- Your objective:
Every line in the listing below from the one with "- $mux W6 :: 2" through the one with "and longest elaborated chain" is to be reproduced exactly, both ends included; leave out the rest.

- Provided material:

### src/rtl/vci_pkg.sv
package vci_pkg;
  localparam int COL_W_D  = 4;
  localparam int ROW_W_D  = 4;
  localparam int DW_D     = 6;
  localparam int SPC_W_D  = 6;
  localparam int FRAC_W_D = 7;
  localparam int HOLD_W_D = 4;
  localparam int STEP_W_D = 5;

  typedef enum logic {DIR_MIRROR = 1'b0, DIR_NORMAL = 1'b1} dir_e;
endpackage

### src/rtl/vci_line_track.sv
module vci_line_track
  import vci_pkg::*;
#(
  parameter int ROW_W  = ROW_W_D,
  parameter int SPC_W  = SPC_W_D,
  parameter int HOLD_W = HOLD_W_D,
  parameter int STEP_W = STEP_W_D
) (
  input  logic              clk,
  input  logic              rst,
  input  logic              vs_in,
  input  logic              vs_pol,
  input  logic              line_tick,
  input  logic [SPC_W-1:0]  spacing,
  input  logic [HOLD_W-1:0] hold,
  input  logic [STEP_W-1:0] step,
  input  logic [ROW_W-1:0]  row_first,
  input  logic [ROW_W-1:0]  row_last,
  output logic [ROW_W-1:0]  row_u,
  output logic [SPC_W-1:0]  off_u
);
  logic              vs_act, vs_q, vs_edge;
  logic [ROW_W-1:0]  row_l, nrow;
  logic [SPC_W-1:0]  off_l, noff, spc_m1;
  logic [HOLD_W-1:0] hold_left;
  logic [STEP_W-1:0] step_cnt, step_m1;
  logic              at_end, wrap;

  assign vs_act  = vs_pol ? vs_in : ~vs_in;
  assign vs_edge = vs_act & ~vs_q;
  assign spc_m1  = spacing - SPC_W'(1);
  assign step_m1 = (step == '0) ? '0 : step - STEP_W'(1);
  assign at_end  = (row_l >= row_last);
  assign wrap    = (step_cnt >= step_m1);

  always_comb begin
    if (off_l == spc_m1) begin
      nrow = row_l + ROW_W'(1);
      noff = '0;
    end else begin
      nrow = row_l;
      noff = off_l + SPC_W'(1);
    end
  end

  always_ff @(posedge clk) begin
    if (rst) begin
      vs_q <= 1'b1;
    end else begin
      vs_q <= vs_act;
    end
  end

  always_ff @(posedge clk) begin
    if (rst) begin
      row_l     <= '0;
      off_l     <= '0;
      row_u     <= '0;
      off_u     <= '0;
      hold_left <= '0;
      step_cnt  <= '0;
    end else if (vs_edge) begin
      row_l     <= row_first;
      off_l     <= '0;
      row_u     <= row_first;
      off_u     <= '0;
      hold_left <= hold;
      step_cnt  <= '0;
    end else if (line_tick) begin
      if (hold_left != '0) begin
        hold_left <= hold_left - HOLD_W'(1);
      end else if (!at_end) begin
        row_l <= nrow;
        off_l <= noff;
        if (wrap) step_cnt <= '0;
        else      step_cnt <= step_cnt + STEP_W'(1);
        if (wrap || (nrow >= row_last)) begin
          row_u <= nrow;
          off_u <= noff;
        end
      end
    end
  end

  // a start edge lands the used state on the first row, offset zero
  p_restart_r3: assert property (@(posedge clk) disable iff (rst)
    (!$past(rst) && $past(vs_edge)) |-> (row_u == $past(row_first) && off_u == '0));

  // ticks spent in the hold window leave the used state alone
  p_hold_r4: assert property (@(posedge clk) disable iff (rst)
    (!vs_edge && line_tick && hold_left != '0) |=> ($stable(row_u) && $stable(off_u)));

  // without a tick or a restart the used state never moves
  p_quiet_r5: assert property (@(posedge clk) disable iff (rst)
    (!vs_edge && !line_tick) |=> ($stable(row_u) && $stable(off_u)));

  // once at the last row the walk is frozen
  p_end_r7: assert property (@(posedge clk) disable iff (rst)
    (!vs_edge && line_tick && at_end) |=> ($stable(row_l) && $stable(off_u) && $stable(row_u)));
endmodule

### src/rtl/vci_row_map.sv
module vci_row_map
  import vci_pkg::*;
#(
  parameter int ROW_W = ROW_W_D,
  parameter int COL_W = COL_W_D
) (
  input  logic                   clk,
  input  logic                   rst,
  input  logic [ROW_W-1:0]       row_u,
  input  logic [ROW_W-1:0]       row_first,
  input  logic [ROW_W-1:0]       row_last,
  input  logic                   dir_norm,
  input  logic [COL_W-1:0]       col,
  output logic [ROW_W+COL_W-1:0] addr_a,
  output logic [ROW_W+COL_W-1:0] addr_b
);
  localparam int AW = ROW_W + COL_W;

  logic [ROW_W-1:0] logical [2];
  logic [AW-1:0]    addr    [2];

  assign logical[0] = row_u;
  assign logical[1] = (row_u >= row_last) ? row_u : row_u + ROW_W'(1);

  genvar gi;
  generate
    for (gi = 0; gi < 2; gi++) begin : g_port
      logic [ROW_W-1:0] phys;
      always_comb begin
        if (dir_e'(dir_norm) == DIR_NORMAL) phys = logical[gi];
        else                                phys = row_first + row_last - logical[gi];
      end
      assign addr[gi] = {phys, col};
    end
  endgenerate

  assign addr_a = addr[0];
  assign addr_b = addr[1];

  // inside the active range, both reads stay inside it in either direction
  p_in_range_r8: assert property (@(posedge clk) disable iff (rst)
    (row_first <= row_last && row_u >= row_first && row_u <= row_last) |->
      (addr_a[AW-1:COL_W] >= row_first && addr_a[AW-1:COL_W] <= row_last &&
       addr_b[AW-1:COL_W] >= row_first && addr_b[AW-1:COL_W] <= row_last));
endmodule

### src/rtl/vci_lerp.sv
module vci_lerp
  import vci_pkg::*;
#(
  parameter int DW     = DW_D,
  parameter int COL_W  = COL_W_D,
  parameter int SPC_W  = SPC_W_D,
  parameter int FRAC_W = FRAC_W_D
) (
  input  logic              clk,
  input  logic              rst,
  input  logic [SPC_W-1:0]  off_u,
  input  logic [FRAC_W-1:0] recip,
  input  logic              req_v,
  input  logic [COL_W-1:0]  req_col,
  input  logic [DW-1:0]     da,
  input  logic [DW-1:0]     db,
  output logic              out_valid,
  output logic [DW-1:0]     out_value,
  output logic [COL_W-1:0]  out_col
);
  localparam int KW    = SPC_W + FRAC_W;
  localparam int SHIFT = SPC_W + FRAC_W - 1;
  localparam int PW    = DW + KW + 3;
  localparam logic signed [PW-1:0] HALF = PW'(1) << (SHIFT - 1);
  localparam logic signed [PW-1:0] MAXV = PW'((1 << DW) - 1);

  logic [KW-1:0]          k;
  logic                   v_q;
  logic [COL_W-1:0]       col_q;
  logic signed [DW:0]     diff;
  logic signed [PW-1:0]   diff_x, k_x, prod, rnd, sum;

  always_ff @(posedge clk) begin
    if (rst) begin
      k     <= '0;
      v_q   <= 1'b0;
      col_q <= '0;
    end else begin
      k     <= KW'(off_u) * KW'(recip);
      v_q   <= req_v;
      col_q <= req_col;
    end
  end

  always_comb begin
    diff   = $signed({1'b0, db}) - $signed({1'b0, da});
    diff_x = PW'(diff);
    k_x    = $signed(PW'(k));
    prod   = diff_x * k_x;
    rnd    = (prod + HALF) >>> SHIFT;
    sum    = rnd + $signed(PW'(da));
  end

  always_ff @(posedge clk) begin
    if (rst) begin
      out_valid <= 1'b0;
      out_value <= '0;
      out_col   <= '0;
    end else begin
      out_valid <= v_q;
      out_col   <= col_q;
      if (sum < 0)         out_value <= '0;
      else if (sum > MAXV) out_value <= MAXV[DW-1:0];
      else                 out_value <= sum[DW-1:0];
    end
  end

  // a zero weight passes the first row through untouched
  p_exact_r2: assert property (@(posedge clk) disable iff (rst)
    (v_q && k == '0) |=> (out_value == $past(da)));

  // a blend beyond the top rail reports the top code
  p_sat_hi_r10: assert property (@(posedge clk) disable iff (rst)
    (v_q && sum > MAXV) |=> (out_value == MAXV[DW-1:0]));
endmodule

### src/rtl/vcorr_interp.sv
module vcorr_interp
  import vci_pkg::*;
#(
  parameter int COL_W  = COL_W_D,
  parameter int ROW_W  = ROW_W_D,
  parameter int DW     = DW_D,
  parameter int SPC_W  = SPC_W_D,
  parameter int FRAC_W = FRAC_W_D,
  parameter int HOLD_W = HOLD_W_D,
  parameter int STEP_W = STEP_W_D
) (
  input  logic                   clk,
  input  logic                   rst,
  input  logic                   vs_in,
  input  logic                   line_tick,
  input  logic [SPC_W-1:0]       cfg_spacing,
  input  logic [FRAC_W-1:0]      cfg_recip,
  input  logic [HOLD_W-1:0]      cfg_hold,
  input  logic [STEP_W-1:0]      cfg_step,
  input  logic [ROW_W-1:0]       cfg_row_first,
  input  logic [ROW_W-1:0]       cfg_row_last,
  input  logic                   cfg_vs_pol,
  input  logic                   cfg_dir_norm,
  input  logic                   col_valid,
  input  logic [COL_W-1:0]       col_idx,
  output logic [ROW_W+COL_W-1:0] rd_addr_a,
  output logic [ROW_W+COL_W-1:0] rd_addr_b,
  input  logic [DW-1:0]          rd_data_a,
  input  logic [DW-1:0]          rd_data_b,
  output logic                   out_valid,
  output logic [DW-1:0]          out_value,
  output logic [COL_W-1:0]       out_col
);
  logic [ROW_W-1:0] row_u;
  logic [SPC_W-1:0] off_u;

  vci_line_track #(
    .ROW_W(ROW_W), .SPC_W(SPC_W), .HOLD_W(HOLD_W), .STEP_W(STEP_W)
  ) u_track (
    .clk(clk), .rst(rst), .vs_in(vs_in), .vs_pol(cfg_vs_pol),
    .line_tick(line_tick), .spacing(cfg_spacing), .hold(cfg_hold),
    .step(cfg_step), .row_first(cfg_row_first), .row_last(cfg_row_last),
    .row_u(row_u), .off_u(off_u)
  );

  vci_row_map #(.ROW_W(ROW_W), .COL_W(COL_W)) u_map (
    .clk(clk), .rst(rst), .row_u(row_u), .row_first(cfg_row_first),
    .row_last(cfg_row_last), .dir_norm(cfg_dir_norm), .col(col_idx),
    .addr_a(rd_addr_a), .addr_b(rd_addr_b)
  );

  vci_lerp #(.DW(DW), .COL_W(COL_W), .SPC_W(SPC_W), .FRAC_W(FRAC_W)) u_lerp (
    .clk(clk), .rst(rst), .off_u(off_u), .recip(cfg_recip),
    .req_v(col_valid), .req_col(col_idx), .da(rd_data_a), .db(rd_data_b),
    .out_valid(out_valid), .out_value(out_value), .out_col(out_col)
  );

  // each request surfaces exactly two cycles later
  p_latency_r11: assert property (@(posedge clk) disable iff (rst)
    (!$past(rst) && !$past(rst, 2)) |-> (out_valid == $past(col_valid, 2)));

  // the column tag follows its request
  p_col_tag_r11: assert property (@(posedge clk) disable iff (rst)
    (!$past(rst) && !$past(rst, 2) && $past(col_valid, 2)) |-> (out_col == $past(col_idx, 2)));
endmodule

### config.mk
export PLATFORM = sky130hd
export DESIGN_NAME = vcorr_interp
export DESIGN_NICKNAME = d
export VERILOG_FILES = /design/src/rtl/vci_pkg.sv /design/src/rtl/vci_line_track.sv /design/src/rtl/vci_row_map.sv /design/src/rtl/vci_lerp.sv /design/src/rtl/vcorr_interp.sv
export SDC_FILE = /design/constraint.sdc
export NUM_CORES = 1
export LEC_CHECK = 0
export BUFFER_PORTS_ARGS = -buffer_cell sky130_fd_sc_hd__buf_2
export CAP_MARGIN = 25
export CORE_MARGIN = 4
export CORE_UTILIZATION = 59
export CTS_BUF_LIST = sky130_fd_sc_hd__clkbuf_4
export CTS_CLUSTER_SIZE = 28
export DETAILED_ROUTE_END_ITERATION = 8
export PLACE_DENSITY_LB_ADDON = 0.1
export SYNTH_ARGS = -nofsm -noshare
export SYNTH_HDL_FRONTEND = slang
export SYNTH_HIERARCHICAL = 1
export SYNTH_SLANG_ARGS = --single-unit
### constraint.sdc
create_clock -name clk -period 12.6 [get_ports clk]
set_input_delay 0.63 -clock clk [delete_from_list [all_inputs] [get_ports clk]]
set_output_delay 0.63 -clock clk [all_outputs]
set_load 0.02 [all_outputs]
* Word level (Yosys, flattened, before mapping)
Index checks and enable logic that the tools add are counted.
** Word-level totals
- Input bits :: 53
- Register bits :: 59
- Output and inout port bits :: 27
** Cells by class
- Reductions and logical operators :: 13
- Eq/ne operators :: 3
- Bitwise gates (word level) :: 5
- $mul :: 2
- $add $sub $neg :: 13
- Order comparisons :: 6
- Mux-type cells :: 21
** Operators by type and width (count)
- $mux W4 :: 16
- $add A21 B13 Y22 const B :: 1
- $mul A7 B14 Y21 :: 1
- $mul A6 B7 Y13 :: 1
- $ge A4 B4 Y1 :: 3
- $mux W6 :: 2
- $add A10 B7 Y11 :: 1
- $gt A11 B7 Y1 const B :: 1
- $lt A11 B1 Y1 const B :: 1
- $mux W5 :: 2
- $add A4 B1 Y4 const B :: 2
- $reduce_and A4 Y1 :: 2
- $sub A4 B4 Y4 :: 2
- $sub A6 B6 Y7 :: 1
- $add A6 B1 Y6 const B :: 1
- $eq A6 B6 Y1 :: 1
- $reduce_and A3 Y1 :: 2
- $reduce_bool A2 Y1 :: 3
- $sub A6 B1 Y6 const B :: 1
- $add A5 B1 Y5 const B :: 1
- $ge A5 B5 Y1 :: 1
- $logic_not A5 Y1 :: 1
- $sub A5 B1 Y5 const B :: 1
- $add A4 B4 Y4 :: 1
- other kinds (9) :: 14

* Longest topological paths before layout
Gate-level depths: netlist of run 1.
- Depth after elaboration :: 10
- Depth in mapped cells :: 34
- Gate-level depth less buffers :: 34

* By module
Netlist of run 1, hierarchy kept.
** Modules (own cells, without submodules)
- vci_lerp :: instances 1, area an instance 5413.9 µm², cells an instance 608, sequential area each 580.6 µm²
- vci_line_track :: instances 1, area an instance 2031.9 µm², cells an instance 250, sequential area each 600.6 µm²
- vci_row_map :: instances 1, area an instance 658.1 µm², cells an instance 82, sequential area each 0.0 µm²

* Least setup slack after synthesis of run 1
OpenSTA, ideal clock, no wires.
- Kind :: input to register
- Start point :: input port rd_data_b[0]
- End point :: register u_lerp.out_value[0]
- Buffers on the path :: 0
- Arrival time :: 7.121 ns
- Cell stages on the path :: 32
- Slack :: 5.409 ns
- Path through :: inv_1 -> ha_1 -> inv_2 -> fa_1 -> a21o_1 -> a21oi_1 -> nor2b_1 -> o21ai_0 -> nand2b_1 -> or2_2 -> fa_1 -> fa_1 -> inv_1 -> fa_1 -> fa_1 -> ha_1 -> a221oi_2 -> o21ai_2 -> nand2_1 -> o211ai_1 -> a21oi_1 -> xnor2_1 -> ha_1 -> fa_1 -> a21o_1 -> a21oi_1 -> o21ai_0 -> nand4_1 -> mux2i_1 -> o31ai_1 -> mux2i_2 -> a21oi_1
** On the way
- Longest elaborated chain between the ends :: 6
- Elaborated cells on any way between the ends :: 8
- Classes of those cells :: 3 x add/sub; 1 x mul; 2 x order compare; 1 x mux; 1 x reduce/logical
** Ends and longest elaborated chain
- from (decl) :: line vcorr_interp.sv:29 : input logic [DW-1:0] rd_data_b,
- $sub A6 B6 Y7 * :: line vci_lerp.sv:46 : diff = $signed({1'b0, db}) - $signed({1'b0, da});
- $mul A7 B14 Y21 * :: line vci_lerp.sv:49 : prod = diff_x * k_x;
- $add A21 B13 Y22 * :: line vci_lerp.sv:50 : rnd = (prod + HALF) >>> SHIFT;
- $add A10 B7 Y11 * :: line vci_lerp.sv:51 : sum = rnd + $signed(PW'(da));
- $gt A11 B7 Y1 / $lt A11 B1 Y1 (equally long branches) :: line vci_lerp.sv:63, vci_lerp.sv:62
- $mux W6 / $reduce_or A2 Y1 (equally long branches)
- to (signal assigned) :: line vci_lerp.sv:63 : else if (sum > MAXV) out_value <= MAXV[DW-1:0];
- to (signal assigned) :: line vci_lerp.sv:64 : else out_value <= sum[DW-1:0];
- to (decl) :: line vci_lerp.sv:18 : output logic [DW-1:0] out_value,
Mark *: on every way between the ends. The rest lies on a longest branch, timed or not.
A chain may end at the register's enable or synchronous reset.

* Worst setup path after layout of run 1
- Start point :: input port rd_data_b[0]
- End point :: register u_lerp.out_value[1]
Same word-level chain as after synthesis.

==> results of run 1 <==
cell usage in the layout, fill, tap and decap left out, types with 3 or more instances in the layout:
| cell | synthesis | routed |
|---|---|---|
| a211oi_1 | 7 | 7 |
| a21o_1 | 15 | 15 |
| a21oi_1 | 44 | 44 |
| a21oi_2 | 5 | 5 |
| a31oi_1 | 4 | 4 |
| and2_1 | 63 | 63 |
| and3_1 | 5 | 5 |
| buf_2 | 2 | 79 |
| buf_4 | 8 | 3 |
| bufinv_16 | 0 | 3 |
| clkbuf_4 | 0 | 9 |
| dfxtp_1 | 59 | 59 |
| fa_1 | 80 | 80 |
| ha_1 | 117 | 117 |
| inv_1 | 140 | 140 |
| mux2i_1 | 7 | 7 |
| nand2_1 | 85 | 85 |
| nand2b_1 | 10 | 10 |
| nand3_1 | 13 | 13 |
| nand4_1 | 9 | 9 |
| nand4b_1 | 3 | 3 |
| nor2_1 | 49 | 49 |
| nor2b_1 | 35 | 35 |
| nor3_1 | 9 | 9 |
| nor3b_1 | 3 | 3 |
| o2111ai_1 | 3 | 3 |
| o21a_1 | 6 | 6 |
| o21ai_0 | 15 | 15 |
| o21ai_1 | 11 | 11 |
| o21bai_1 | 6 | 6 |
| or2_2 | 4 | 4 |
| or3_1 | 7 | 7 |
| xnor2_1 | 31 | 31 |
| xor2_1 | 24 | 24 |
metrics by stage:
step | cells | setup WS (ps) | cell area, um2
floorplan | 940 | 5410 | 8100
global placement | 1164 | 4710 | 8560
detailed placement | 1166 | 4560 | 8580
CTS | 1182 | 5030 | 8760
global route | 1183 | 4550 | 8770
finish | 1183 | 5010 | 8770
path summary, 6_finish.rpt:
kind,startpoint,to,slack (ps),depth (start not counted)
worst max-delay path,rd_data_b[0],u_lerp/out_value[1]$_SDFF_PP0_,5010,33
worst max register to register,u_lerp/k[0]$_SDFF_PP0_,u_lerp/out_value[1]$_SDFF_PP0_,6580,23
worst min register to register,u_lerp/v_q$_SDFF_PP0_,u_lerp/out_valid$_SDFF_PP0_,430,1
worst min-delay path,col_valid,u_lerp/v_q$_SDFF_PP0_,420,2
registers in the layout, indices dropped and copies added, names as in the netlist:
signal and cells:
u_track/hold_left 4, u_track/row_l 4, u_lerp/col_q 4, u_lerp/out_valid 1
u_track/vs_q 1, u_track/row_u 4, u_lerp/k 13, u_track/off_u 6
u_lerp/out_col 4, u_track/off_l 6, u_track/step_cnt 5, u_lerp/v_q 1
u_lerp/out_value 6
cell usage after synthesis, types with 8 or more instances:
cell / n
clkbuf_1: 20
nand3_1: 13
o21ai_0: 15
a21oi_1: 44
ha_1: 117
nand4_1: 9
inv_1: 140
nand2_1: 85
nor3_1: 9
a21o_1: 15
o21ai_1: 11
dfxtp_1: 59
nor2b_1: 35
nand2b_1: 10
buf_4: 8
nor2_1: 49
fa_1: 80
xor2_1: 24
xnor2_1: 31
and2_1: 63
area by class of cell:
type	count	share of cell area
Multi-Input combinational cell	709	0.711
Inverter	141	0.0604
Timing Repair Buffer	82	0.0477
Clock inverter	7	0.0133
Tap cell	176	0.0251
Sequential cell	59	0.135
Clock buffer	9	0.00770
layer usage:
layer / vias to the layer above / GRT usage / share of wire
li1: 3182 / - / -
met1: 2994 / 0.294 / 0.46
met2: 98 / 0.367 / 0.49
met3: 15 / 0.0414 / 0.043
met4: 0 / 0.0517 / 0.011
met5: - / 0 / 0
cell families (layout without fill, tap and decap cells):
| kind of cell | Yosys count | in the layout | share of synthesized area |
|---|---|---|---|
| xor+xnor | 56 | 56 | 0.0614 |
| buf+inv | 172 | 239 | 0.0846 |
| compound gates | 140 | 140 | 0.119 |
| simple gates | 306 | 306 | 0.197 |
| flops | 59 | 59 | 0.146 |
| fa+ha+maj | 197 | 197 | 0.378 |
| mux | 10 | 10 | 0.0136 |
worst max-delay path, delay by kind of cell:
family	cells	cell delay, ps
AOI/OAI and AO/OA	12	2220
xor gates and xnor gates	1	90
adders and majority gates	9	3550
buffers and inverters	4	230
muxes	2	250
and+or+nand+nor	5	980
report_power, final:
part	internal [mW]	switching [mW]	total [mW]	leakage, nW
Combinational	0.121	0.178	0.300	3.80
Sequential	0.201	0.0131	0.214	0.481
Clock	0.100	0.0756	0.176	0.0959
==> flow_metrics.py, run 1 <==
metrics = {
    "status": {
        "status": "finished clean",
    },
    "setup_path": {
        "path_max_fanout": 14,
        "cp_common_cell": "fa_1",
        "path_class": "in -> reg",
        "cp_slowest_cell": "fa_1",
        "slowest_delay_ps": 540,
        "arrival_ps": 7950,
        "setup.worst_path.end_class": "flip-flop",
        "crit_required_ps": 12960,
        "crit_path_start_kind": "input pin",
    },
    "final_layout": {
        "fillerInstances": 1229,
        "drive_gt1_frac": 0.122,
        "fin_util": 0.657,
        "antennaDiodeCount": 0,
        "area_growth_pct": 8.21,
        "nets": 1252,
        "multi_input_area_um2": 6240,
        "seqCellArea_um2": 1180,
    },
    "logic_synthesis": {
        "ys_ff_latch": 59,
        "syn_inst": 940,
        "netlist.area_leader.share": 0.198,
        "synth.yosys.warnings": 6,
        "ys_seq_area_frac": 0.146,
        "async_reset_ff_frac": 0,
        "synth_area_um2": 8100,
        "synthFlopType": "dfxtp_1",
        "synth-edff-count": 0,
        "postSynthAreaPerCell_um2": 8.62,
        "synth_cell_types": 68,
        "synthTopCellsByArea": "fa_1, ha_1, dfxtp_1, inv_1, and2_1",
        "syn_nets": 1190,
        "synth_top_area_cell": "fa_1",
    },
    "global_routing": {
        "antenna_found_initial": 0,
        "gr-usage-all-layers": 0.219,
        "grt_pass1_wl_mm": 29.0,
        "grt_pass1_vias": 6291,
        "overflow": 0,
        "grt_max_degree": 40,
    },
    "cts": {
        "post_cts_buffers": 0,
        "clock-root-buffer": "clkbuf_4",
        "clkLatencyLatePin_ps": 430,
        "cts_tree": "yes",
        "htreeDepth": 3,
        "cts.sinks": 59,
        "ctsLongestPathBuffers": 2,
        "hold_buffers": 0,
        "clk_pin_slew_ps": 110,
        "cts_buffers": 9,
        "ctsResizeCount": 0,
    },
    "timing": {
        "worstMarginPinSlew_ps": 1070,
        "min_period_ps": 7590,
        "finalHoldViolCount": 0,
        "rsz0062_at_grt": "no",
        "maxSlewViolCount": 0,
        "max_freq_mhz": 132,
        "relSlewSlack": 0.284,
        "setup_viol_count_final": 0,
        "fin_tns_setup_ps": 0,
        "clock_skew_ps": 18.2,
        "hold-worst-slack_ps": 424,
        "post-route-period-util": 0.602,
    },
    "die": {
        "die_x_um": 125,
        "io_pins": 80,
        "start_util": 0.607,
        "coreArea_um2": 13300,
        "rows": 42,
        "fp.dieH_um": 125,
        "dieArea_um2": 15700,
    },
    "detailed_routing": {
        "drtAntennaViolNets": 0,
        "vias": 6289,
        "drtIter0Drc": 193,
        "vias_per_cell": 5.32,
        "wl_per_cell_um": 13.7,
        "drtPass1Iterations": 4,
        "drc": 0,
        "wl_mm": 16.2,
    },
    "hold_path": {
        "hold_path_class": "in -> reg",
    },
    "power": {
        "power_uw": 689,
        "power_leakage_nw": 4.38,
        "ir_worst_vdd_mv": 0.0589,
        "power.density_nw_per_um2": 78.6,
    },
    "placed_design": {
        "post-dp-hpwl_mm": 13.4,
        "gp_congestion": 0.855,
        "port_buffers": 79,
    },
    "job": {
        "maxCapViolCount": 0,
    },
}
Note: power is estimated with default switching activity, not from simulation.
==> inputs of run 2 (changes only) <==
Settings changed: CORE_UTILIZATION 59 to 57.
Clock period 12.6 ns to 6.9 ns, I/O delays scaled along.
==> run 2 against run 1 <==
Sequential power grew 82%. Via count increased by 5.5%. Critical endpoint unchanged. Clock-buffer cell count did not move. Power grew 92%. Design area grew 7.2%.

- Answer to this exercise:
- $mux W6 :: 2
- $add A10 B7 Y11 :: 1
- $gt A11 B7 Y1 const B :: 1
- $lt A11 B1 Y1 const B :: 1
- $mux W5 :: 2
- $add A4 B1 Y4 const B :: 2
- $reduce_and A4 Y1 :: 2
- $sub A4 B4 Y4 :: 2
- $sub A6 B6 Y7 :: 1
- $add A6 B1 Y6 const B :: 1
- $eq A6 B6 Y1 :: 1
- $reduce_and A3 Y1 :: 2
- $reduce_bool A2 Y1 :: 3
- $sub A6 B1 Y6 const B :: 1
- $add A5 B1 Y5 const B :: 1
- $ge A5 B5 Y1 :: 1
- $logic_not A5 Y1 :: 1
- $sub A5 B1 Y5 const B :: 1
- $add A4 B4 Y4 :: 1
- other kinds (9) :: 14

* Longest topological paths before layout
Gate-level depths: netlist of run 1.
- Depth after elaboration :: 10
- Depth in mapped cells :: 34
- Gate-level depth less buffers :: 34

* By module
Netlist of run 1, hierarchy kept.
** Modules (own cells, without submodules)
- vci_lerp :: instances 1, area an instance 5413.9 µm², cells an instance 608, sequential area each 580.6 µm²
- vci_line_track :: instances 1, area an instance 2031.9 µm², cells an instance 250, sequential area each 600.6 µm²
- vci_row_map :: instances 1, area an instance 658.1 µm², cells an instance 82, sequential area each 0.0 µm²

* Least setup slack after synthesis of run 1
OpenSTA, ideal clock, no wires.
- Kind :: input to register
- Start point :: input port rd_data_b[0]
- End point :: register u_lerp.out_value[0]
- Buffers on the path :: 0
- Arrival time :: 7.121 ns
- Cell stages on the path :: 32
- Slack :: 5.409 ns
- Path through :: inv_1 -> ha_1 -> inv_2 -> fa_1 -> a21o_1 -> a21oi_1 -> nor2b_1 -> o21ai_0 -> nand2b_1 -> or2_2 -> fa_1 -> fa_1 -> inv_1 -> fa_1 -> fa_1 -> ha_1 -> a221oi_2 -> o21ai_2 -> nand2_1 -> o211ai_1 -> a21oi_1 -> xnor2_1 -> ha_1 -> fa_1 -> a21o_1 -> a21oi_1 -> o21ai_0 -> nand4_1 -> mux2i_1 -> o31ai_1 -> mux2i_2 -> a21oi_1
** On the way
- Longest elaborated chain between the ends :: 6
- Elaborated cells on any way between the ends :: 8
- Classes of those cells :: 3 x add/sub; 1 x mul; 2 x order compare; 1 x mux; 1 x reduce/logical
** Ends and longest elaborated chain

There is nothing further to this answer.